The issue of main concern for this research proposal is the analysis of the objective consideration of the universalism and relativism of culture and human rights identification and application. Moreover, the problem of anti-human actions and crimes committed during military campaigns should be also assessed to find out whether the Western countries promote the concept of universal human rights so that all countries of the world could benefit from their application or they simply want to control other countries with the help of reminding of the universal human rights everyone should obey. The research question is the following: Should we have one set of universal human rights values or should different cultures have different human rights values in accordance with their history and culture?

Structural Outline

Analysis the issue from different points of view and account of different perspectives while discussing the problems and inferring from the discussion are to be performed in an objective way in order to include the opinion of all sides of the controversies. As such, news about current political situation in the world and the military conflicts that currently take place in different countries should be assessed; to learn more about different perspectives on the issue. As such, critical analysis of all sources is required to make the dissertation more interesting and appealing to the audience.

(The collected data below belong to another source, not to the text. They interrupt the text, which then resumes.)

### src/rtl/spi_flash_if.sv
// SPI pins plus the word-wide backing-memory read port of the simulated boot flash.
interface spi_flash_if #(
  parameter int DATA_W = 32
);
  logic              sck;
  logic              ss;
  logic              mosi;
  logic              miso;
  logic              rd_req;
  logic [31:0]       rd_addr;
  logic              rd_ack;
  logic [DATA_W-1:0] rd_data;
  logic              cmd_err;

  modport slave (
    input  sck, ss, mosi, rd_ack, rd_data,
    output miso, rd_req, rd_addr, cmd_err
  );

  modport master (
    output sck, ss, mosi, rd_ack, rd_data,
    input  miso, rd_req, rd_addr, cmd_err
  );
endinterface

### src/rtl/spi_flash_slave.sv
// SPI NOR-flash slave (03h/0Bh/05h/9Fh), oversampled on clk, reads served from a word port.
// state | meaning
// IDLE  | deselected, waiting for ss low
// CMD   | shifting in the 8-bit opcode
// ADDR  | shifting in 8*ADDR_BYTES address bits
// DUMMY | fast-read dummy clocks
// DATA  | streaming memory bytes, prefetching the next word
// STAT  | repeating STATUS byte
// ID    | repeating the 3 JEDEC_ID bytes
// ERR   | unsupported opcode, ignore until ss high
module spi_flash_slave #(
  parameter int          ADDR_BYTES = 3,
  parameter int          DUMMY_CYC  = 8,
  parameter int          DATA_W     = 32,
  parameter logic [23:0] JEDEC_ID   = 24'hEF4018,
  parameter logic [7:0]  STATUS     = 8'h00
) (
  input logic        clk,
  input logic        rst_n,
  spi_flash_if.slave bus
);
  localparam int BPW = DATA_W / 8;
  localparam int LB = (BPW > 1) ? $clog2(BPW) : 1;
  localparam logic [31:0] AMASK = (ADDR_BYTES == 4) ? 32'hFFFF_FFFF : 32'h00FF_FFFF;
  localparam logic [31:0] WMASK = ~(32'(BPW) - 32'd1);
  localparam logic [5:0] ABITS_M1 = 6'(8 * ADDR_BYTES - 1);
  localparam logic [5:0] DUMMY_M1 = (DUMMY_CYC > 0) ? 6'(DUMMY_CYC - 1) : 6'd0;

  typedef enum logic [2:0] {
    S_IDLE, S_CMD, S_ADDR, S_DUMMY, S_DATA, S_STAT, S_ID, S_ERR
  } state_t;

  state_t            state, state_nx;
  logic [2:0]        sck_q;
  logic [1:0]        ss_q, mosi_q;
  logic [30:0]       sh;
  logic [5:0]        cnt;
  logic [7:0]        cmd;
  logic [2:0]        bit_idx;
  logic [1:0]        id_byte;
  logic [LB-1:0]     byte_off;
  logic [DATA_W-1:0] cur_buf, nxt_buf;
  logic              cur_valid, nxt_valid, req_tgt_nxt, pf_pend;
  logic              swap, pf_fire, ack_ok, word_last;
  logic [4:0]        id_pos;

  wire        sck_rise  = sck_q[1] & ~sck_q[2];
  wire        sck_fall  = ~sck_q[1] & sck_q[2];
  wire        ss_off    = ss_q[1];
  wire [31:0] sh_in     = {sh, mosi_q[1]};
  wire        last_rise = sck_rise && (cnt == 6'd0);

  // ss synchroniser resets to "deselected" so the FSM does not wake before the pin is seen
  always_ff @(posedge clk or negedge rst_n) begin
    if (!rst_n) begin
      sck_q  <= '0;
      ss_q   <= 2'b11;
      mosi_q <= '0;
    end else begin
      sck_q  <= {sck_q[1:0], bus.sck};
      ss_q   <= {ss_q[0], bus.ss};
      mosi_q <= {mosi_q[0], bus.mosi};
    end
  end

  always_ff @(posedge clk or negedge rst_n) begin
    if (!rst_n) state <= S_IDLE;
    else        state <= state_nx;
  end

  always_comb begin
    state_nx = state;
    if (ss_off) begin
      state_nx = S_IDLE;
    end else begin
      case (state)
        S_IDLE: state_nx = S_CMD;
        S_CMD: if (last_rise) begin
          case (sh_in[7:0])
            8'h03, 8'h0B: state_nx = S_ADDR;
            8'h05:        state_nx = S_STAT;
            8'h9F:        state_nx = S_ID;
            default:      state_nx = S_ERR;
          endcase
        end
        S_ADDR:  if (last_rise) state_nx = (cmd == 8'h0B && DUMMY_CYC != 0) ? S_DUMMY : S_DATA;
        S_DUMMY: if (last_rise) state_nx = S_DATA;
        default: state_nx = state;
      endcase
    end
  end

  always_comb begin
    word_last = (byte_off == LB'(BPW - 1));
    swap      = (state == S_DATA) && sck_fall && (bit_idx == 3'd0) && word_last;
    pf_fire   = (state == S_DATA) && !sck_fall && pf_pend && !bus.rd_req;
    ack_ok    = bus.rd_req && bus.rd_ack && !ss_off;
    id_pos    = {2'd2 - id_byte, bit_idx};
  end

  always_ff @(posedge clk or negedge rst_n) begin
    if (!rst_n) begin
      bus.miso    <= 1'b1;
      bus.rd_req  <= 1'b0;
      bus.rd_addr <= '0;
      bus.cmd_err <= 1'b0;
      sh          <= '0;
      cnt         <= '0;
      cmd         <= '0;
      bit_idx     <= '0;
      id_byte     <= '0;
      byte_off    <= '0;
      cur_buf     <= '0;
      nxt_buf     <= '0;
      cur_valid   <= 1'b0;
      nxt_valid   <= 1'b0;
      req_tgt_nxt <= 1'b0;
      pf_pend     <= 1'b0;
    end else if (ss_off) begin
      bus.miso  <= 1'b1;
      bus.rd_req <= 1'b0;
      cur_valid <= 1'b0;
      nxt_valid <= 1'b0;
      pf_pend   <= 1'b0;
      cnt       <= 6'd7;
    end else begin
      case (state)
        S_IDLE: cnt <= 6'd7;
        S_CMD: if (sck_rise) begin
          sh  <= sh_in[30:0];
          cnt <= cnt - 6'd1;
          if (cnt == 6'd0) begin
            cmd     <= sh_in[7:0];
            cnt     <= ABITS_M1;
            bit_idx <= 3'd7;
            id_byte <= 2'd0;
            if (state_nx == S_ERR) bus.cmd_err <= 1'b1;
          end
        end
        S_ADDR: if (sck_rise) begin
          sh  <= sh_in[30:0];
          cnt <= cnt - 6'd1;
          if (cnt == 6'd0) begin
            bus.rd_req  <= 1'b1;
            bus.rd_addr <= sh_in & AMASK & WMASK;
            req_tgt_nxt <= 1'b0;
            cur_valid   <= 1'b0;
            nxt_valid   <= 1'b0;
            pf_pend     <= 1'b0;
            byte_off    <= (BPW > 1) ? sh_in[LB-1:0] : '0;
            bit_idx     <= 3'd7;
            cnt         <= DUMMY_M1;
          end
        end
        S_DUMMY: if (sck_rise) cnt <= cnt - 6'd1;
        S_DATA: begin
          if (sck_fall) begin
            bus.miso <= cur_valid ? cur_buf[{byte_off, bit_idx}] : 1'b1;
            bit_idx  <= bit_idx - 3'd1;
            if (bit_idx == 3'd7 && word_last) pf_pend <= 1'b1;
            if (bit_idx == 3'd0) begin
              byte_off <= word_last ? '0 : byte_off + LB'(1);
              if (word_last) begin
                cur_buf     <= nxt_buf;
                cur_valid   <= nxt_valid;
                nxt_valid   <= 1'b0;
                req_tgt_nxt <= 1'b0;
              end
            end
          end
          // a prefetch issued after the swap has to land in the (now empty) current buffer
          if (pf_fire) begin
            bus.rd_req  <= 1'b1;
            bus.rd_addr <= (bus.rd_addr + 32'(BPW)) & AMASK;
            req_tgt_nxt <= cur_valid;
            pf_pend     <= 1'b0;
          end
        end
        S_STAT: if (sck_fall) begin
          bus.miso <= STATUS[bit_idx];
          bit_idx  <= bit_idx - 3'd1;
        end
        S_ID: if (sck_fall) begin
          bus.miso <= JEDEC_ID[id_pos];
          bit_idx  <= bit_idx - 3'd1;
          if (bit_idx == 3'd0) id_byte <= (id_byte == 2'd2) ? 2'd0 : id_byte + 2'd1;
        end
        default: ;
      endcase
      if (ack_ok) begin
        bus.rd_req <= 1'b0;
        if (req_tgt_nxt && !swap) begin
          nxt_buf   <= bus.rd_data;
          nxt_valid <= 1'b1;
        end else begin
          cur_buf   <= bus.rd_data;
          cur_valid <= 1'b1;
        end
      end
    end
  end
endmodule

### src/flat_wrapper.sv
// flat-port wrapper written by rule: the top's interface ports become plain ports
module spi_flash_slave_flat 
#(
  parameter int          ADDR_BYTES = 3,
  parameter int          DUMMY_CYC  = 8,
  parameter int          DATA_W     = 32,
  parameter logic [23:0] JEDEC_ID   = 24'hEF4018,
  parameter logic [7:0]  STATUS     = 8'h00
)
  (clk, rst_n, bus_sck, bus_ss, bus_mosi, bus_rd_ack, bus_rd_data, bus_miso, bus_rd_req, bus_rd_addr, bus_cmd_err);
  spi_flash_if #(.DATA_W(DATA_W)) bus_i ();
  input logic clk;
  input logic rst_n;
  input wire logic [$bits(bus_i.sck)-1:0] bus_sck;
  input wire logic [$bits(bus_i.ss)-1:0] bus_ss;
  input wire logic [$bits(bus_i.mosi)-1:0] bus_mosi;
  input wire logic [$bits(bus_i.rd_ack)-1:0] bus_rd_ack;
  input wire logic [$bits(bus_i.rd_data)-1:0] bus_rd_data;
  output wire logic [$bits(bus_i.miso)-1:0] bus_miso;
  output wire logic [$bits(bus_i.rd_req)-1:0] bus_rd_req;
  output wire logic [$bits(bus_i.rd_addr)-1:0] bus_rd_addr;
  output wire logic [$bits(bus_i.cmd_err)-1:0] bus_cmd_err;
  assign bus_i.sck = bus_sck;
  assign bus_i.ss = bus_ss;
  assign bus_i.mosi = bus_mosi;
  assign bus_i.rd_ack = bus_rd_ack;
  assign bus_i.rd_data = bus_rd_data;
  assign bus_miso = bus_i.miso;
  assign bus_rd_req = bus_i.rd_req;
  assign bus_rd_addr = bus_i.rd_addr;
  assign bus_cmd_err = bus_i.cmd_err;
  spi_flash_slave #(.ADDR_BYTES(ADDR_BYTES), .DUMMY_CYC(DUMMY_CYC), .DATA_W(DATA_W), .JEDEC_ID(JEDEC_ID), .STATUS(STATUS)) u_core (.clk(clk), .rst_n(rst_n), .bus(bus_i));
endmodule
### config.mk
export PLATFORM = sky130hd
export DESIGN_NAME = spi_flash_slave_flat
export DESIGN_NICKNAME = d
export VERILOG_FILES = /design/src/rtl/spi_flash_if.sv /design/src/rtl/spi_flash_slave.sv /design/src/flat_wrapper.sv
export SDC_FILE = /design/constraint.sdc
export NUM_CORES = 1
export LEC_CHECK = 0
export BUFFER_PORTS_ARGS = -buffer_cell sky130_fd_sc_hd__buf_2
export CORE_UTILIZATION = 35
export DETAILED_ROUTE_END_ITERATION = 16
export PLACE_DENSITY = 0.61
export SYNTH_ARGS = -nofsm -noshare
export SYNTH_HDL_FRONTEND = slang
export SYNTH_SLANG_ARGS = --single-unit
export TNS_END_PERCENT = 1
### constraint.sdc
create_clock -name clk -period 2.8 [get_ports clk]
set_input_delay 0.42 -clock clk [delete_from_list [all_inputs] [get_ports clk]]
set_output_delay 0.42 -clock clk [all_outputs]
set_load 0.05 [all_outputs]
# After elaboration in Yosys (flattened, before gate mapping)
# Memory sizes are Yosys's and may differ from the RTL's.
# Cells that the tools add are included.
# word_totals
word_cells	205
out_inout_bits	35
in_bits	38
reg_bits	157
romBits	40
memories	2
# memory_table
memory	words	width	read_ports	rd_ports_with_merged_regs	write_ports	line	source
(no name shown)	32	1	1	0	0	spi_flash_slave.sv:184	bus.miso <= JEDEC_ID[id_pos];
(no name shown)	8	1	1	0	0	spi_flash_slave.sv:180	bus.miso <= STATUS[bit_idx];
# op_classes
muxes	86
n_bitwise	5
add_sub_neg	6
n_eq_ne	42
order_cmp	3
reduce_logical	41
# op_table
op	count
32-bit 2-to-1 mux	9
32-bit case mux with 2 select lines	1
1-bit 2-to-1 mux	39
6-bit 2-to-1 mux	6
3-bit by 1-bit != test with 1-bit output (second input constant)	9
24-bit by 3-bit adder with 24-bit output (second input constant)	1
3-bit 2-to-1 mux	8
6-bit case mux with 4 select lines	1
2-bit by 1-bit != test with 1-bit output (second input constant)	11
2-bit 2-to-1 mux	10
5-bit AND reduction	4
8-bit by 4-bit == test with 1-bit output (second input constant)	2
4-bit by 1-bit != test with 1-bit output (second input constant)	4
4-bit AND reduction	4
3-bit == test (second input constant)	5
5-bit by 6-bit < comparator with 1-bit output (second input constant)	2
3-bit case mux with 4 select lines	1
6-bit AND reduction	2
1-bit logical AND	11
1-bit case mux with 2 select lines	5
3-bit case mux with 3 select lines	1
8-bit by 2-bit == test with 1-bit output (second input constant)	1
8-bit by 3-bit == test with 1-bit output (second input constant)	1
8-bit == test (second input constant)	1
28 further kinds	44

# Longest topological paths before layout
# logic_depth
depth_word	10
ltp_mapped	11
mapped_depth_nobuf	7

# Worst setup path after synthesis
# No wires, ideal clock.
# synth_path
path_kind	flip-flop to flip-flop
startpoint	register u_core.bit_idx[0]
endpoint	register u_core.nxt_buf[11]
required_time_ps	2675
n_path_buf	3
t_arrival_ps	2643
setup_time_ps	125
path_slack_ps	32
stages_incl_launch_ff	11
path_cell_list	dfrtp_1 -> clkbuf_1 -> clkbuf_1 -> inv_1 -> ha_1 -> and4bb_1 -> nand3_2 -> nand2_1 -> nor2_1 -> buf_2 -> mux2_2
# synth_between
elab_chain_len	6
# synth_lines
item	line	source
from (decl)	spi_flash_slave.sv:39	logic [2:0] bit_idx;
from (signal assigned)	spi_flash_slave.sv:159	bit_idx <= bit_idx - 3'd1;
from (signal assigned)	spi_flash_slave.sv:181	bit_idx <= bit_idx - 3'd1;
from (signal assigned)	spi_flash_slave.sv:185	bit_idx <= bit_idx - 3'd1;
3-bit logical NOT	spi_flash_slave.sv:95	swap = (state == S_DATA) && sck_fall && (bit_idx == 3'd0) && word_last;
1-bit logical AND (2 in series)	spi_flash_slave.sv:95	
1-bit logical NOT	spi_flash_slave.sv:192	if (req_tgt_nxt && !swap) begin
1-bit logical AND	spi_flash_slave.sv:192	
3-bit AND reduction (no source line)	--	
to (signal assigned)	spi_flash_slave.sv:193	nxt_buf <= bus.rd_data;
to (decl)	spi_flash_slave.sv:42	logic [DATA_W-1:0] cur_buf, nxt_buf;
# Every way passes these cells.
# A chain may end at the register's enable or synchronous reset.

# Worst setup path in the final report
# layout_path
startpoint	register u_core.cnt[0]
endpoint	register u_core.bus.rd_addr[9]
# layout_between
elab_chain_len	3
# layout_lines
item	line	source
from (decl)	spi_flash_slave.sv:37	logic [5:0] cnt;
from (signal assigned)	spi_flash_slave.sv:131	cnt <= cnt - 6'd1;
from (signal assigned)	spi_flash_slave.sv:142	cnt <= cnt - 6'd1;
from (signal assigned)	spi_flash_slave.sv:155	S_DUMMY: if (sck_rise) cnt <= cnt - 6'd1;
6-bit logical NOT	spi_flash_slave.sv:143	if (cnt == 6'd0) begin
2-bit by 1-bit != test with 1-bit output (no source line)	--	
5-bit AND reduction (no source line)	--	
to (signal assigned)	spi_flash_slave.sv:145	bus.rd_addr <= sh_in & AMASK & WMASK;
to (signal assigned)	spi_flash_slave.sv:174	bus.rd_addr <= (bus.rd_addr + 32'(BPW)) & AMASK;
to (decl)	spi_flash_if.sv:17	output miso, rd_req, rd_addr, cmd_err
# Every way passes these cells.

==> out/metrics.csv <==
stage,metric,value,unit
timing,Tmin final,2.39,ns
synth,top-area cell type share of the netlist area,49.6,%
worst_setup_path,FF-to-FF path depth,8,
cells_and_area,P&R area growth vs syn,18.0,%
synth,post-synthesis sequential area ratio,50.7,%
power,peak supply drop,423,uV
global_routing,global-route wire length before repair,28100,um
outcome,status,finished with violations,
global_routing,All-Layer GR Usage,16.4,%
detailed_routing,1st-pass router iterations,4,
global_routing,initial antenna violation count,0,
synth,cell accounting for the most synthesized area,dfrtp_1,
worst_setup_path,"critical path fanouts, max",10,
placed_design,placed cell area,0.00792,mm^2
run,MaxCap Viol Count,0,
synth,register bit total from synthesis,147,
timing,Hold Worst Slack,-0.00779,ns
clocking,Root Driver,clkbuf_16,
synth,synthesized area per cell,10.7,um^2
clocking,"Clk pin slew, worst setup/hold paths",0.06,ns
synth,Synth Instances,676,
worst_setup_path,Crit. Startpoint,u_core.cnt[0],
detailed_routing,drt wl/cell,16.1,um
cells_and_area,Finished Cell Area,0.00857,mm^2
worst_setup_path,CP Class,reg2reg,
die,Placeable Area,0.0203,mm^2
worst_setup_path,Setup crit end kind,flip-flop,
detailed_routing,DR vias/cell,5.22,
clocking,TritonCTS clock tree,done,
cells_and_area,final std cells w/o fill,1020,
synth,synthesized cell area,0.00726,mm^2
clocking,Num CTS Buffers,17,
clocking,Setup Buffers After CTS,0,
die,Row Count,52,
timing,post-route clock skew,0.00988,ns
worst_setup_path,FF-to-FF setup slack,0.41,ns
die,Die X,146,um
synth,top post-synthesis cells by count,"dfrtp_1 (144), mux2_2 (54), inv_1 (38)",
synth,asr flop ratio synth,100,%
placed_design,Routability Congestion,0.835,
timing,hold violation total from the final report,7,
synth,yosys warns,0,
worst_setup_path,Crit Reg-Reg Endpoint,u_core.bus.rd_addr[9],
detailed_routing,met2 routed wirelength,7830,um
global_routing,vias in the first global route,5434,
detailed_routing,top sig layer,met4,
timing,final setup fails,0,
die,chip height,146,um
placed_design,# port buffers,62,
timing,f_max,0.419,GHz
detailed_routing,Total Wirelength,16400,um
worst_setup_path,Worst R2R Start,u_core.cnt[0],
worst_setup_path,CP Launch Type,flip-flop,
power,Pwr Density,587,mW/mm^2
detailed_routing,1st-iter DRT viols,325,
placed_design,Detailed Place HPWL,10800,um
worst_setup_path,critical path data required time,3.14,ns
hold_path,HP Class,in2async,
detailed_routing,DR vias,5328,
timing,total negative setup slack,0,ns
outcome,failing checks,hold timing,
cells_and_area,share of cells above drive strength 1,25.1,%
global_routing,largest net degree at the start of global routing,67,
timing,Slew @ Worst Pin,0.681,ns
die,Initial Util,35.8,%
synth,prevailing post-synth register cell,dfrtp_1,
detailed_routing,Residual DRC,0,
clocking,Skew-Pair Late Insertion Delay,0.43,ns
timing,max-slew violation total from the final report,0,
worst_setup_path,Arrival @ worst endpoint,2.73,ns
timing,RSZ-0062 raised after global routing,false,
power,static leakage,0.00387,uW
placed_design,Inst Count DP,988,
die,Top Ports,73,
clocking,CTS sink cnt,147,
synth,Synth cell types,67,
global_routing,GRT overflow,0,
timing,max_slew headroom,54.5,%
detailed_routing,met3 wire length,473,um
detailed_routing,Metal-1 WL,7910,um
detailed_routing,post-route ant nets,0,
cells_and_area,nets@finish,784,
timing,"Period Utilization, post-route",85.2,%
synth,Post-synth EDFFs,0,
clocking,clock tree buffer depth,2,
synth,most common cell in the netlist,dfrtp_1,
power,Total Power,5030,uW
die,die area,0.0213,mm^2
clocking,H-tree depth,4,
cells_and_area,Antenna Cells,0,
synth,top post-synthesis cells by area,"dfrtp_1 (50%), mux2_2 (8.4%), a22oi_1 (2.8%)",
[how the worst max path moves through the flow]
stage and endpoint:
2_1_floorplan u_core.nxt_buf[11], 3_3_place_gp u_core.cur_buf[24], 3_5_place_dp u_core.cur_buf[5], 4_1_cts u_core.cur_buf[5], 5_1_grt u_core.bus.rd_addr[9], 6_report u_core.bus.rd_addr[9]
[area by class of cell]
| cell class | instances | area (um^2) |
|---|---|---|
| Fill cell | 1973 | 11700 |
| Sequential cell | 147 | 3680 |
| Multi-Input combinational cell | 451 | 3240 |
| Timing Repair Buffer | 82 | 517 |
| Clock buffer | 21 | 470 |
| Tap cell | 270 | 338 |
| Clock inverter | 11 | 174 |
| Inverter | 38 | 143 |
[layout by cell type, fill, tap and decap left out, types with 17 or more instances in the layout]
master	instances
dfrtp_1	144
buf_2	61
mux2_2	54
inv_1	38
nand2_1	36
nor2_1	35
a21oi_1	34
o21ai_1	30
a22oi_1	27
o21ai_0	21
o22a_1	19
clkbuf_16	17
[stage by stage]
step | util, % | setup WS [ns]
final | 42.2 | 0.415
after global routing | 42.2 | 0.169
after CTS | 42.2 | 0.258
after detailed placement | 39.0 | 0.275
after global placement | 39.0 | 0.329
after floorplan | - | 0.0319
[sequential cells by signal, summed over array words and instances (netlist names), 2 cells and up]
| name | count |
|---|---|
| u_core.ss_q | 2 |
| u_core.bus.rd_addr | 22 |
| u_core.nxt_buf | 32 |
| u_core.mosi_q | 2 |
| u_core.cur_buf | 32 |
| u_core.bit_idx | 3 |
| u_core.id_byte | 2 |
| u_core.cmd | 8 |
| u_core.state | 3 |
| u_core.sh | 23 |
| u_core.byte_off | 2 |
| u_core.sck_q | 3 |
| u_core.cnt | 6 |
[worst max-delay path, cell delays in order (launching register included)]
cell     delay (ns)
dfrtp_1        0.40
inv_1          0.07
ha_1           0.21
nor3b_1        0.42
and4_1         0.34
o21a_1         0.39
buf_4          0.25
a21oi_1        0.08
a21oi_1        0.14
[power breakdown]
part	leakage [uW]	internal [uW]	total [uW]	switching [uW]
clock	0.000306	1570	2470	901
sequential	0.00195	2200	2280	81.4
combinational	0.00161	118	279	160
total	0.00387	3880	5030	1140
[per-layer routing]
| metal | vias to the layer above | GRT usage (%) |
|---|---|---|
| li1 | 2584 | - |
| met1 | 2639 | 22.0 |
| met2 | 88 | 26.8 |
| met3 | 17 | 3.23 |
| met4 | 0 | 5.42 |
| met5 | - | 0 |
[cells by family after synthesis]
family	synth area share, %
AND/OR/NAND/NOR	11.9
other	0.0517
XOR/XNOR	0.362
adder cells (fa/ha/maj)	1.83
AO/OA/AOI/OAI	17.1
buffers and inverters	5.27
multiplexers	12.8
flip-flops	50.7
[timing repair]
| item | CTS | global route |
|---|---|---|
| gates resized for setup | 0 | 1 |
| endpoints found under the setup margin | 0 | 13 |
| hold buffers | 0 | 0 |
(Power assumes the default switching activity.)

Analysis of literary sources is necessary to focus on the following issues: the concept of human rights1, its role in different countries and its historical analysis with regard to the history of development,2 adaption and rejection of different rights and freedoms, assessment of different cultures and evaluation of the principles of European Convention on human rights.3

In addition, it is necessary to compare and contrast the views of authors who advocate and oppose the universalism and relativism while considering the concept of human rights as applied to one country or the entire global community. Assessment of the news on the political situation is necessary to identify the most pro-universalism countries that advocate the importance of human rights and, at the same time, violate the rights of people to have an independent country as opposed to countries with traditions that have their own laws and do not try to impose those on the population of the world.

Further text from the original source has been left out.